You can also find past episodes on this blog here.

Migrant workers who work as a domestic worker and caregiver in Taiwan don’t have power to put pressure on the government because they cannot vote. But the employer who employs them does have power. Therefore the government won’t do anything that would make these employers unhappy.

Recommended Reading
  • The Taipei Timesreported on the MOL’s plan to increase the wages of foreign in-home caregivers. Provides details about the proposals as well as some history on wage policy for domestic workers.

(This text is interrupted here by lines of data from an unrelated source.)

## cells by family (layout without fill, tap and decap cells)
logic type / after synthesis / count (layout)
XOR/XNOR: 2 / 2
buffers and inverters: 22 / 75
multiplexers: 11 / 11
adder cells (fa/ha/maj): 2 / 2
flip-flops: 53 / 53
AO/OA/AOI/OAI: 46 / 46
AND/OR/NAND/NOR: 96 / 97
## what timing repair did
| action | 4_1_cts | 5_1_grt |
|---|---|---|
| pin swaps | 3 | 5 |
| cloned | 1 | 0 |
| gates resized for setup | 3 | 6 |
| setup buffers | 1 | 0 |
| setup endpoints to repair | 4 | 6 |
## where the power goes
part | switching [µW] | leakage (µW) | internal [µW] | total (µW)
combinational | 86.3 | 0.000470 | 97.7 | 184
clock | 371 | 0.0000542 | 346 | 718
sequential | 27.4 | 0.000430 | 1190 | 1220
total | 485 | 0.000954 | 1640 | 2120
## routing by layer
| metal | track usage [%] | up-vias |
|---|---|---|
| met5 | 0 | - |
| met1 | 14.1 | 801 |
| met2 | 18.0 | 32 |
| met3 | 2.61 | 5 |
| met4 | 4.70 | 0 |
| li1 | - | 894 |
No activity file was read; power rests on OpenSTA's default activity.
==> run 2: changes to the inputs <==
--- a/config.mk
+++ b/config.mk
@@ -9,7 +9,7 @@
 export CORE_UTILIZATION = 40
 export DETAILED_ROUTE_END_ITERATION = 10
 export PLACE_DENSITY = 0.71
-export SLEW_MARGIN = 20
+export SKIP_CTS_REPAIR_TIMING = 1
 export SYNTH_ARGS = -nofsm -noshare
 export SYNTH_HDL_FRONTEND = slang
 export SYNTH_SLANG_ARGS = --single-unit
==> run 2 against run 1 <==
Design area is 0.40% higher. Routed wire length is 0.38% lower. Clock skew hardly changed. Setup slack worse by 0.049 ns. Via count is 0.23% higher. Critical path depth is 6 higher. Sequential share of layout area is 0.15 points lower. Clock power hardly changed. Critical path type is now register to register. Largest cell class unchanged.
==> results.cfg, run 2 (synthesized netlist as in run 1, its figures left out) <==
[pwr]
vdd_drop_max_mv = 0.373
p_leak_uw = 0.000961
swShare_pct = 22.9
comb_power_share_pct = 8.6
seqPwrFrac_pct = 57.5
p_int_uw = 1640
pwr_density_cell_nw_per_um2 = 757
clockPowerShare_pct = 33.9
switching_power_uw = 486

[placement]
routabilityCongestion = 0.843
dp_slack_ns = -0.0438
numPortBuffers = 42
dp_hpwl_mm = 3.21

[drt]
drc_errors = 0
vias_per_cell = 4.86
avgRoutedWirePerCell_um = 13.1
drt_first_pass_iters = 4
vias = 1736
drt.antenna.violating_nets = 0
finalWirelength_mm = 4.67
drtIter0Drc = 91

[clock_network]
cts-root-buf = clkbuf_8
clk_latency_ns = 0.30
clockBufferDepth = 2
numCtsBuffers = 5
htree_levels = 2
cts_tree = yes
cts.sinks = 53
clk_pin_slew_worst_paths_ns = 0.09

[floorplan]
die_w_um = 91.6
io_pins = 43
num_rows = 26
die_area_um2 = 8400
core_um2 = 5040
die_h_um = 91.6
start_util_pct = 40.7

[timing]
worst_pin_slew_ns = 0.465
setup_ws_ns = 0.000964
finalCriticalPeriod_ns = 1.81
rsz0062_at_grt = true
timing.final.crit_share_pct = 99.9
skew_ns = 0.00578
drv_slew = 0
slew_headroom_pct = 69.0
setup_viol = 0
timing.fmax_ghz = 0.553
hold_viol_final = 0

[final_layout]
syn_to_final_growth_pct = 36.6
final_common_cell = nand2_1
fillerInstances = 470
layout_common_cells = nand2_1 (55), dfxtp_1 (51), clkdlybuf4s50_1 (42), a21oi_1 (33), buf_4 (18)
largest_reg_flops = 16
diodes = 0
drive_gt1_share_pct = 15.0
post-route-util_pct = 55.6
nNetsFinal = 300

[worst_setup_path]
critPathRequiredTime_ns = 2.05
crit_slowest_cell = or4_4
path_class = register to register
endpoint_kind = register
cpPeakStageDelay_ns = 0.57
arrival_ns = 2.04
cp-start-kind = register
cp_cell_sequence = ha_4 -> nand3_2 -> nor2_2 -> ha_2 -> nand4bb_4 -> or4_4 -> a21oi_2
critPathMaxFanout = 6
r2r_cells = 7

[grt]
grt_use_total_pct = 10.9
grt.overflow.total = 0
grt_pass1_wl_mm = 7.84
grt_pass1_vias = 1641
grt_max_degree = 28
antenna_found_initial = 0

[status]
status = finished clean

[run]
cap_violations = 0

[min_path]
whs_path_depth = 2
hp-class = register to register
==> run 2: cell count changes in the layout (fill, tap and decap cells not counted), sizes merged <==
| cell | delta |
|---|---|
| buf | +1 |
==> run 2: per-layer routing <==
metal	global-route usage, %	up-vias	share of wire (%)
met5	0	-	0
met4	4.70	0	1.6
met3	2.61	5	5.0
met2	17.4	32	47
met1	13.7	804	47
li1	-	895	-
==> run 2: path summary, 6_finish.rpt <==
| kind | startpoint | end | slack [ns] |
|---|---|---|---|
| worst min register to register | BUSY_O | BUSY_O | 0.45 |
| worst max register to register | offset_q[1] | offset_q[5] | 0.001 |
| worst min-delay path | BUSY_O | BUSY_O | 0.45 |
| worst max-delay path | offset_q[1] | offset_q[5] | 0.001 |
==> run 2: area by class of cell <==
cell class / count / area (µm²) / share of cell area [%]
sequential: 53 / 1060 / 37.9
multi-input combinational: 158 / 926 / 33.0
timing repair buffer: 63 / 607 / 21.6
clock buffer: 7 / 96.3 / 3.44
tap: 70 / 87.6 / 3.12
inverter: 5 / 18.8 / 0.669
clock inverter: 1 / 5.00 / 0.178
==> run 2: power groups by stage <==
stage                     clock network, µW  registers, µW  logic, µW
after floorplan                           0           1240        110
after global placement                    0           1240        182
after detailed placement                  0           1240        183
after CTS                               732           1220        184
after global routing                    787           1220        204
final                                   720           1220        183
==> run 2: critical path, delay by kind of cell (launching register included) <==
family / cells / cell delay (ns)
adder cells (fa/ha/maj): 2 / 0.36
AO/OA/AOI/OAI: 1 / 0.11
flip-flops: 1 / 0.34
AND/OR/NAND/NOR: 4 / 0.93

  • A day later, the MOL pushed back on reports that the wage increase would occur in July: the same time the minimum wage is set to increase. The MOL has said it plans to enact the proposals at the end of the year.

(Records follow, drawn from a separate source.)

[src/rtl/kernel_loader.sv]
// Kernel weight loader: buffers a kernel from a beat stream, then replays it to
// the multicaster as one gap-free burst once the downstream buffer is free.
module kernel_loader #(
    parameter int DATA_WIDTH = 16,
    parameter int MAX_KERNEL = 16
) (
    input  logic                  clk,
    input  logic                  rstn,
    input  logic                  cfg_valid,
    input  logic [7:0]            cfg_kernel_size,
    output logic                  cfg_ready,
    input  logic                  s_valid,
    input  logic [DATA_WIDTH-1:0] s_data,
    input  logic                  s_last,
    output logic                  s_ready,
    input  logic                  kernel_busy,
    output logic                  flush_kernel,
    output logic [7:0]            kernel_size,
    output logic [DATA_WIDTH-1:0] fltr_data,
    output logic                  fltr_valid,
    output logic                  done,
    output logic                  err_cfg,
    output logic                  err_len,
    input  logic                  err_clr
);

    localparam int CW = $clog2(MAX_KERNEL) + 1;
    localparam int AW = (MAX_KERNEL > 1) ? $clog2(MAX_KERNEL) : 1;
    localparam logic [7:0] MAX_SIZE = 8'(MAX_KERNEL);

    typedef enum logic [2:0] {
        IDLE,
        FILL,
        WAIT_FREE,
        FLUSH,
        BURST,
        DRAIN,
        DONE
    } state_t;

    state_t                state;
    logic [CW-1:0]         size_q;
    logic [CW-1:0]         wr_cnt;
    logic [CW-1:0]         rd_cnt;
    logic [DATA_WIDTH-1:0] buffer [MAX_KERNEL];

    logic beat_fire;
    logic cfg_ok;
    logic at_last_slot;
    logic burst_end;

    assign beat_fire    = s_valid && s_ready;
    assign cfg_ok       = (cfg_kernel_size != 8'd0) && (cfg_kernel_size <= MAX_SIZE);
    assign at_last_slot = (wr_cnt == size_q - CW'(1));
    assign burst_end    = (rd_cnt == size_q);

    // Weight storage carries no reset; it is always overwritten before being read.
    always_ff @(posedge clk) begin
        if (state == FILL && beat_fire) begin
            buffer[wr_cnt[AW-1:0]] <= s_data;
        end
    end

    always_ff @(posedge clk or negedge rstn) begin
        if (!rstn) begin
            state        <= IDLE;
            size_q       <= '0;
            wr_cnt       <= '0;
            rd_cnt       <= '0;
            cfg_ready    <= 1'b0;
            s_ready      <= 1'b0;
            flush_kernel <= 1'b0;
            kernel_size  <= 8'd0;
            fltr_data    <= '0;
            fltr_valid   <= 1'b0;
            done         <= 1'b0;
            err_cfg      <= 1'b0;
            err_len      <= 1'b0;
        end else begin
            flush_kernel <= 1'b0;
            done         <= 1'b0;
            case (state)
                IDLE: begin
                    cfg_ready <= 1'b1;
                    if (cfg_valid && cfg_ready) begin
                        if (cfg_ok) begin
                            size_q    <= cfg_kernel_size[CW-1:0];
                            wr_cnt    <= '0;
                            rd_cnt    <= '0;
                            cfg_ready <= 1'b0;
                            s_ready   <= 1'b1;
                            state     <= FILL;
                        end else begin
                            err_cfg <= 1'b1;
                        end
                    end
                end
                FILL: begin
                    if (beat_fire) begin
                        if (at_last_slot) begin
                            // Size wins over s_last: a missing marker is flagged but the load proceeds.
                            wr_cnt  <= wr_cnt + CW'(1);
                            s_ready <= 1'b0;
                            state   <= WAIT_FREE;
                            if (!s_last) begin
                                err_len <= 1'b1;
                            end
                        end else if (s_last) begin
                            wr_cnt    <= '0;
                            err_len   <= 1'b1;
                            s_ready   <= 1'b0;
                            cfg_ready <= 1'b1;
                            state     <= IDLE;
                        end else begin
                            wr_cnt <= wr_cnt + CW'(1);
                        end
                    end
                end
                WAIT_FREE: begin
                    if (!kernel_busy) begin
                        flush_kernel <= 1'b1;
                        kernel_size  <= 8'(size_q);
                        state        <= FLUSH;
                    end
                end
                FLUSH: begin
                    fltr_valid <= 1'b1;
                    fltr_data  <= buffer[0];
                    rd_cnt     <= CW'(1);
                    state      <= BURST;
                end
                BURST: begin
                    // rd_cnt runs one word ahead of the word currently on fltr_data.
                    if (burst_end) begin
                        fltr_valid <= 1'b0;
                        fltr_data  <= '0;
                        state      <= DRAIN;
                    end else begin
                        fltr_data <= buffer[rd_cnt[AW-1:0]];
                        rd_cnt    <= rd_cnt + CW'(1);
                    end
                end
                DRAIN: begin
                    if (!kernel_busy) begin
                        done  <= 1'b1;
                        state <= DONE;
                    end
                end
                DONE: begin
                    cfg_ready <= 1'b1;
                    state     <= IDLE;
                end
                default: begin
                    fltr_valid <= 1'b0;
                    fltr_data  <= '0;
                    s_ready    <= 1'b0;
                    cfg_ready  <= 1'b0;
                    state      <= IDLE;
                end
            endcase
            if (err_clr) begin
                err_cfg <= 1'b0;
                err_len <= 1'b0;
            end
        end
    end

endmodule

  • Here’s a 2006 profile of today’s guest.
  • Results from a 2011 Council of Labor Affairs survey that show that more than 85 percent of employers would be willing to pay wages at or above the minimum wage. Critical conclusion: “Officials said the survey showed that if the council proposed including foreign caregivers in the act and therefore having their salaries adjusted in accordance with the minimum wage, it would be widely accepted by most employers of foreign caregivers.”
  • More useful stats from the same survey. Here’s one that gives some data on how much these caregivers are working: “The average daily work hours reached a high of 12.9 for foreign caregivers employed by households, and their average work hours reached as many as 387 per month, as the vast majority of such caregivers were not allowed to take any leaves in the whole month.
  • Indonesian and Filipino workers staged a protest over the wage and work hours issues in February. This article details some of their complaints.
  • This is a little off topic, but here’s an article that paints a vivid picture of some of the challenges faced by migrant brides in Taiwan. It uses a lot of quotes from today’s guest.

This list is intended for anyone trying to learn more about this week’s topic. If you feel like I missed something, please let me know in the comments, and if it seems relevant I’ll add it in.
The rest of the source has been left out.